The Passion Altarpiece

As I said earlier I’m continuing with my Open University BA, with the course AA315 Renaissance Art Reconsidered.

As part of the course you have to do an independent essay on a piece of work that you have access to and covers part of the course content.

Luckily enough I have Bowes Museum close by and they have a selection of Renaissance works but my favourite artefact is the one pictured above.

The carvings and paintings are very detailed and work through from the arrest of Christ to his resurrection with a lot of the story being told in the carvings.

This is a religious piece of art made for a church and known as a retable or altarpiece. It was used as a screen that went behind the altar of a church so that the congregation could see the religious scenes depicted. The sheer size and detail of the piece show how important the images were thought to be.

The central panel is made of oak and has been intricately carved in the form of the head of a cross, with scenes of the passion and death of Christ. The scenes represented from left to right are: the scourging of Christ; the Carrying of the Cross; the Crucifixion; the Deposition and the Entombment. Six painted panels form the wings and these show the other significant events in Christ’s life, including the Nativity and the Resurrection.

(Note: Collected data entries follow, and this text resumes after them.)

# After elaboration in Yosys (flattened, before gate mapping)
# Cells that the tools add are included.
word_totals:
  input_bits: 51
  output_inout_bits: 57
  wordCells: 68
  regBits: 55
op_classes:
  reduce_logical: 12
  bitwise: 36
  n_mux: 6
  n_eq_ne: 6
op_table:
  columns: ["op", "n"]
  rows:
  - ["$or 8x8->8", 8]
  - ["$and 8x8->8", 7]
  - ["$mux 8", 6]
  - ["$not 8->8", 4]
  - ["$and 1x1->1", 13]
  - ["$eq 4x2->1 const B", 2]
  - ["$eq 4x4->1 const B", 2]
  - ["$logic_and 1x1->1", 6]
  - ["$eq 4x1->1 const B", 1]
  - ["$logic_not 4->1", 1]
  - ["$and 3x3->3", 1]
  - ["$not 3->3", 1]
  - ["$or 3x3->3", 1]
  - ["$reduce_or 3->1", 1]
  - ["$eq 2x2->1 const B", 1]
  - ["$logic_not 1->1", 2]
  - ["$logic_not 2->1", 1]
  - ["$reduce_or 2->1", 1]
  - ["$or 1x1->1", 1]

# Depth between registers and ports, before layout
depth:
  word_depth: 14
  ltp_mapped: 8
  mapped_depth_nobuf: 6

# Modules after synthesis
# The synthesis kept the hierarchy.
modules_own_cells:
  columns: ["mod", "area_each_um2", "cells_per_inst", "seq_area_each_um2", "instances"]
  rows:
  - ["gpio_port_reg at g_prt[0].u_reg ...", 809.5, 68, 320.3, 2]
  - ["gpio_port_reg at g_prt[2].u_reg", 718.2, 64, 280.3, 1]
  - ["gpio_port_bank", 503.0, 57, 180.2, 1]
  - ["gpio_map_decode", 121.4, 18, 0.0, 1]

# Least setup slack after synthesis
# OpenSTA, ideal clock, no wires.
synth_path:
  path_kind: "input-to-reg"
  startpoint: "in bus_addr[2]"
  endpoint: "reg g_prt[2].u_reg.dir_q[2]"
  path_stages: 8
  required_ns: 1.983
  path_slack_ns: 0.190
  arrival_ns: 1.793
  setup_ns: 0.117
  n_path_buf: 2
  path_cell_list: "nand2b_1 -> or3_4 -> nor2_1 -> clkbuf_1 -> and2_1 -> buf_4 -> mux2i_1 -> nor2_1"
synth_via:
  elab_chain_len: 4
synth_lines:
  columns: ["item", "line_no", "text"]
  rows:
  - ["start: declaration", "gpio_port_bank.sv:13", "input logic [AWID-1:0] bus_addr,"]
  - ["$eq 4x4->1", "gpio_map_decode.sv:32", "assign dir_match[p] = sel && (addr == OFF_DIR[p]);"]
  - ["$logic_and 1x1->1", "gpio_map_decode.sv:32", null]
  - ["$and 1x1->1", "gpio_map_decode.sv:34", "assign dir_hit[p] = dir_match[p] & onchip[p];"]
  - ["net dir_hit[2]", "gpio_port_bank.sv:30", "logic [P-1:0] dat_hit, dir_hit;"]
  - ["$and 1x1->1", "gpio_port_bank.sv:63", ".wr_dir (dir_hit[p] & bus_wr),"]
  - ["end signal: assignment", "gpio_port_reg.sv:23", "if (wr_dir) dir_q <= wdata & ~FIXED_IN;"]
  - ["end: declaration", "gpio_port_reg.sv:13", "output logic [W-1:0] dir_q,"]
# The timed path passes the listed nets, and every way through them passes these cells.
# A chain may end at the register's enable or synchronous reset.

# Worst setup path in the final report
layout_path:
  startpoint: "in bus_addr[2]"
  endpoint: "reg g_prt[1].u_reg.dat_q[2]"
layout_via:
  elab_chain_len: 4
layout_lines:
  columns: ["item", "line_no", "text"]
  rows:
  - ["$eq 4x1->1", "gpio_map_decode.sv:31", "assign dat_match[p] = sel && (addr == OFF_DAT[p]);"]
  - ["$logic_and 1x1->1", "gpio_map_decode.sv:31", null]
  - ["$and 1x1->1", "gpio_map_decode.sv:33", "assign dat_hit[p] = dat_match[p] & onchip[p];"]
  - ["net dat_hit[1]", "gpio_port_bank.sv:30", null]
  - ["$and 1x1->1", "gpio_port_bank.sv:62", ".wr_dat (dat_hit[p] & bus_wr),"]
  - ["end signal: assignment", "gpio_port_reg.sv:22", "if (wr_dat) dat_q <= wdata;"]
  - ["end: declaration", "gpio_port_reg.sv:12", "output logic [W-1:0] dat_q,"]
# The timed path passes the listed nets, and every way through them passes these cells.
--- src/rtl/cdu_pkg.sv ---
package cdu_pkg;
  localparam int unsigned NUM_CL = 2;

  typedef struct packed {
    logic [NUM_CL-1:0] disp;
    logic [NUM_CL-1:0] master;
    logic [NUM_CL-1:0] alloc;
    logic              opnd_fwd;
    logic              rslt_fwd;
  } route_t;

  localparam int unsigned SRC0 = 0;
  localparam int unsigned SRC1 = 1;
  localparam int unsigned DST  = 2;
  localparam int unsigned NUM_FIELDS = 3;
endpackage
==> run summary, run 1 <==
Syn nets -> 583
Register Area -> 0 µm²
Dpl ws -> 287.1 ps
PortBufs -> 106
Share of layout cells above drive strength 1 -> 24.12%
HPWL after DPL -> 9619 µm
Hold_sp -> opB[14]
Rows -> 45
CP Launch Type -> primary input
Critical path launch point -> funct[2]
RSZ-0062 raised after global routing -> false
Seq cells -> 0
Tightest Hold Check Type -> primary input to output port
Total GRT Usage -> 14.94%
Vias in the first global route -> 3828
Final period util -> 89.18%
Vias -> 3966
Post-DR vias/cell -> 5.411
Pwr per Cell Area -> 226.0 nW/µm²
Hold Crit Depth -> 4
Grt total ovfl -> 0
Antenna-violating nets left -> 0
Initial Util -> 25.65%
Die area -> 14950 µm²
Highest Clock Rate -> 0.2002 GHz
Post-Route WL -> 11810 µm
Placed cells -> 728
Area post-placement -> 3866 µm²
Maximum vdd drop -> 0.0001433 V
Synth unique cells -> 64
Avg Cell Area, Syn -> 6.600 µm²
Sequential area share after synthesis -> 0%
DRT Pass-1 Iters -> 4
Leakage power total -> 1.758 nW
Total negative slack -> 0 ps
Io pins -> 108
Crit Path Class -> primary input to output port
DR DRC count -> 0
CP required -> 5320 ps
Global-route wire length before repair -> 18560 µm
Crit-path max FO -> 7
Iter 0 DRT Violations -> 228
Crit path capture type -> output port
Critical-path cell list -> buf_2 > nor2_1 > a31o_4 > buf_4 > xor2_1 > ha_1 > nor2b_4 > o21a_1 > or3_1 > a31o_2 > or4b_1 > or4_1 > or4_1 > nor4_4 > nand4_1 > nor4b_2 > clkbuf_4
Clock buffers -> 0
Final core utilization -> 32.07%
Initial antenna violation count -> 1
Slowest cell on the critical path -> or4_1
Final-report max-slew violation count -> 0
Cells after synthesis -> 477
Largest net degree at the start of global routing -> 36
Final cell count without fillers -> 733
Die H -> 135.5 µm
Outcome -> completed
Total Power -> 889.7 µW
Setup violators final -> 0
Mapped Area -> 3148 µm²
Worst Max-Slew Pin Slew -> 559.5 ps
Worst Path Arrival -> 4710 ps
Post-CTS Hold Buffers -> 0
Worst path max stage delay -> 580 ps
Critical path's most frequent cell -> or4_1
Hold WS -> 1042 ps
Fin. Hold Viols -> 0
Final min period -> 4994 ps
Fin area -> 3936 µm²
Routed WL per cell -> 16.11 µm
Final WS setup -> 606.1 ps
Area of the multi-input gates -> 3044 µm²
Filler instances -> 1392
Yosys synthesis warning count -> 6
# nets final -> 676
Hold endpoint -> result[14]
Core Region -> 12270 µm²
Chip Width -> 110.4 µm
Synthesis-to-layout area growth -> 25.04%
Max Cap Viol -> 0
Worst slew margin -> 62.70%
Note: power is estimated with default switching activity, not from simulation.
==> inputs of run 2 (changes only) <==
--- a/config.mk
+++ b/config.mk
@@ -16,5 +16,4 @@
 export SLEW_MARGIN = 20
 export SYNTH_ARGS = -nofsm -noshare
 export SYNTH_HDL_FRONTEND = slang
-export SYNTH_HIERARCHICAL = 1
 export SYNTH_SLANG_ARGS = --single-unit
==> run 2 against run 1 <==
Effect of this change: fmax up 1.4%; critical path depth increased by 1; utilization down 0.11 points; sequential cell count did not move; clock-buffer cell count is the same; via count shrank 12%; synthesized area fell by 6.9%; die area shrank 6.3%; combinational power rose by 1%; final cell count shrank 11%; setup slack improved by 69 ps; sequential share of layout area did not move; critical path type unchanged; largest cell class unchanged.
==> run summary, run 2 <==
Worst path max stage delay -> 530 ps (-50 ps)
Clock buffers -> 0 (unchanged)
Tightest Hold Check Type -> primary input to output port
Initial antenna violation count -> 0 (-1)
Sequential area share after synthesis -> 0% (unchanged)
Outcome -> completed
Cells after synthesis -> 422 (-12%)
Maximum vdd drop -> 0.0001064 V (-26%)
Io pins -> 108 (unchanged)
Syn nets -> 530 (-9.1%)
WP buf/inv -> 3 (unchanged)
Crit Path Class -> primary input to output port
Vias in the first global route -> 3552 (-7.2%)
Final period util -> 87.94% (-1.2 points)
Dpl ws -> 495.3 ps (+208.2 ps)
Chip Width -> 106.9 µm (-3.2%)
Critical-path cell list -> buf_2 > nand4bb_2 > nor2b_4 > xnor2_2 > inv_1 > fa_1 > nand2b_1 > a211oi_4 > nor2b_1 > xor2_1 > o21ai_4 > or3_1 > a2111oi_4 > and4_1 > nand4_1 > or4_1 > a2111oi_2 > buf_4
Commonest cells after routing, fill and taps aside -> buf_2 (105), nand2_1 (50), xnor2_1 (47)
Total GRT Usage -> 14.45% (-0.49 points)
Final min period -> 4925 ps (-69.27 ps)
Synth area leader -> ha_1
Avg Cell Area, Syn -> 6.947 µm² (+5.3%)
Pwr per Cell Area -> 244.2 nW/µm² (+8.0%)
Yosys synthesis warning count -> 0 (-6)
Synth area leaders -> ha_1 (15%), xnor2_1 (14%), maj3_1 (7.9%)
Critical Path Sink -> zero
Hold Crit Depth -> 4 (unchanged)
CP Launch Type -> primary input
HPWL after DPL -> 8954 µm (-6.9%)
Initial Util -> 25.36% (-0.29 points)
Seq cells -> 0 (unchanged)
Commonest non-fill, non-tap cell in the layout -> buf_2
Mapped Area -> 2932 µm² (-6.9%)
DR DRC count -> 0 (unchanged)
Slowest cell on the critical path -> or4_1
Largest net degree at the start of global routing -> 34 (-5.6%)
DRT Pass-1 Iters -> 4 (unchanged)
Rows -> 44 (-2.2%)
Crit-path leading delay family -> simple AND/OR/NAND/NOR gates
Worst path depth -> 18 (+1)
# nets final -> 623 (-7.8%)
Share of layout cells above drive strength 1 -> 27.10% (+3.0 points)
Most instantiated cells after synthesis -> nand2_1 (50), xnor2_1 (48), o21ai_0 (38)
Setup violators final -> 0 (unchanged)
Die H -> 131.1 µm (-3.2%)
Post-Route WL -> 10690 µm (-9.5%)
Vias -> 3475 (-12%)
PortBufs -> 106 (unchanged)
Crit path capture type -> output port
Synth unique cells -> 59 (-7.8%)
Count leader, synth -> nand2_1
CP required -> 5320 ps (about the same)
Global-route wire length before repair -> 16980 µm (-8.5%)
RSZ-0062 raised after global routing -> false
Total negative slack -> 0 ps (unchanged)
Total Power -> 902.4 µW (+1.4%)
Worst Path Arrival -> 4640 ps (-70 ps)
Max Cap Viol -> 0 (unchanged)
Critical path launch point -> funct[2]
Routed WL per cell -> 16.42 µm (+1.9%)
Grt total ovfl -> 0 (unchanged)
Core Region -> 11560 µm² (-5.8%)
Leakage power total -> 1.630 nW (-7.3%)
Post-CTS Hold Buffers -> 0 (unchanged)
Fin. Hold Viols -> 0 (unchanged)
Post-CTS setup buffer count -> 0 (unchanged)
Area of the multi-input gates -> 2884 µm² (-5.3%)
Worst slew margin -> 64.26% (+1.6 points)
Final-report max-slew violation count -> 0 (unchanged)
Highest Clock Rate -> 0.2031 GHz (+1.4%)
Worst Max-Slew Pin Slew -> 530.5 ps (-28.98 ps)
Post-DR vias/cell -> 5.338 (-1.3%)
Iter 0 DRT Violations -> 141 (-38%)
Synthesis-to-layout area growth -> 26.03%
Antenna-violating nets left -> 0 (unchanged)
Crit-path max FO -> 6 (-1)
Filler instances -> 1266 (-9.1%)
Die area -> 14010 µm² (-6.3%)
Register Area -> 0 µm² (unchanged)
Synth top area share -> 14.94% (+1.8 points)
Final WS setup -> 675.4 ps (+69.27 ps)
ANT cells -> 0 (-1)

Master of the View of St Gudule (active c.1465 – 1500) The Passion Altarpiece c.1480 – 1485 Oil on panel 241 x 585.5 cm Flemish school
Master of the View of St Gudule (active c.1465 – 1500)
The Passion Altarpiece c.1480 – 1485
Oil on panel
241 x 585.5 cm
Flemish school

The passion, death and resurrection of Christ were held in the highest regard in the Medieval Church and it was important that all Christians knew the story. However, lots of people in church congregations could not read and write and so religious artwork was vital in reinforcing ordinary people’s understanding of the Christian faith. The sheer scale and detail of this altarpiece and the highly visible location it had in church would have ensured that even if members of the congregation could not understand the Latin read out in the service, the paintings and images in front of them could still help them in their worship.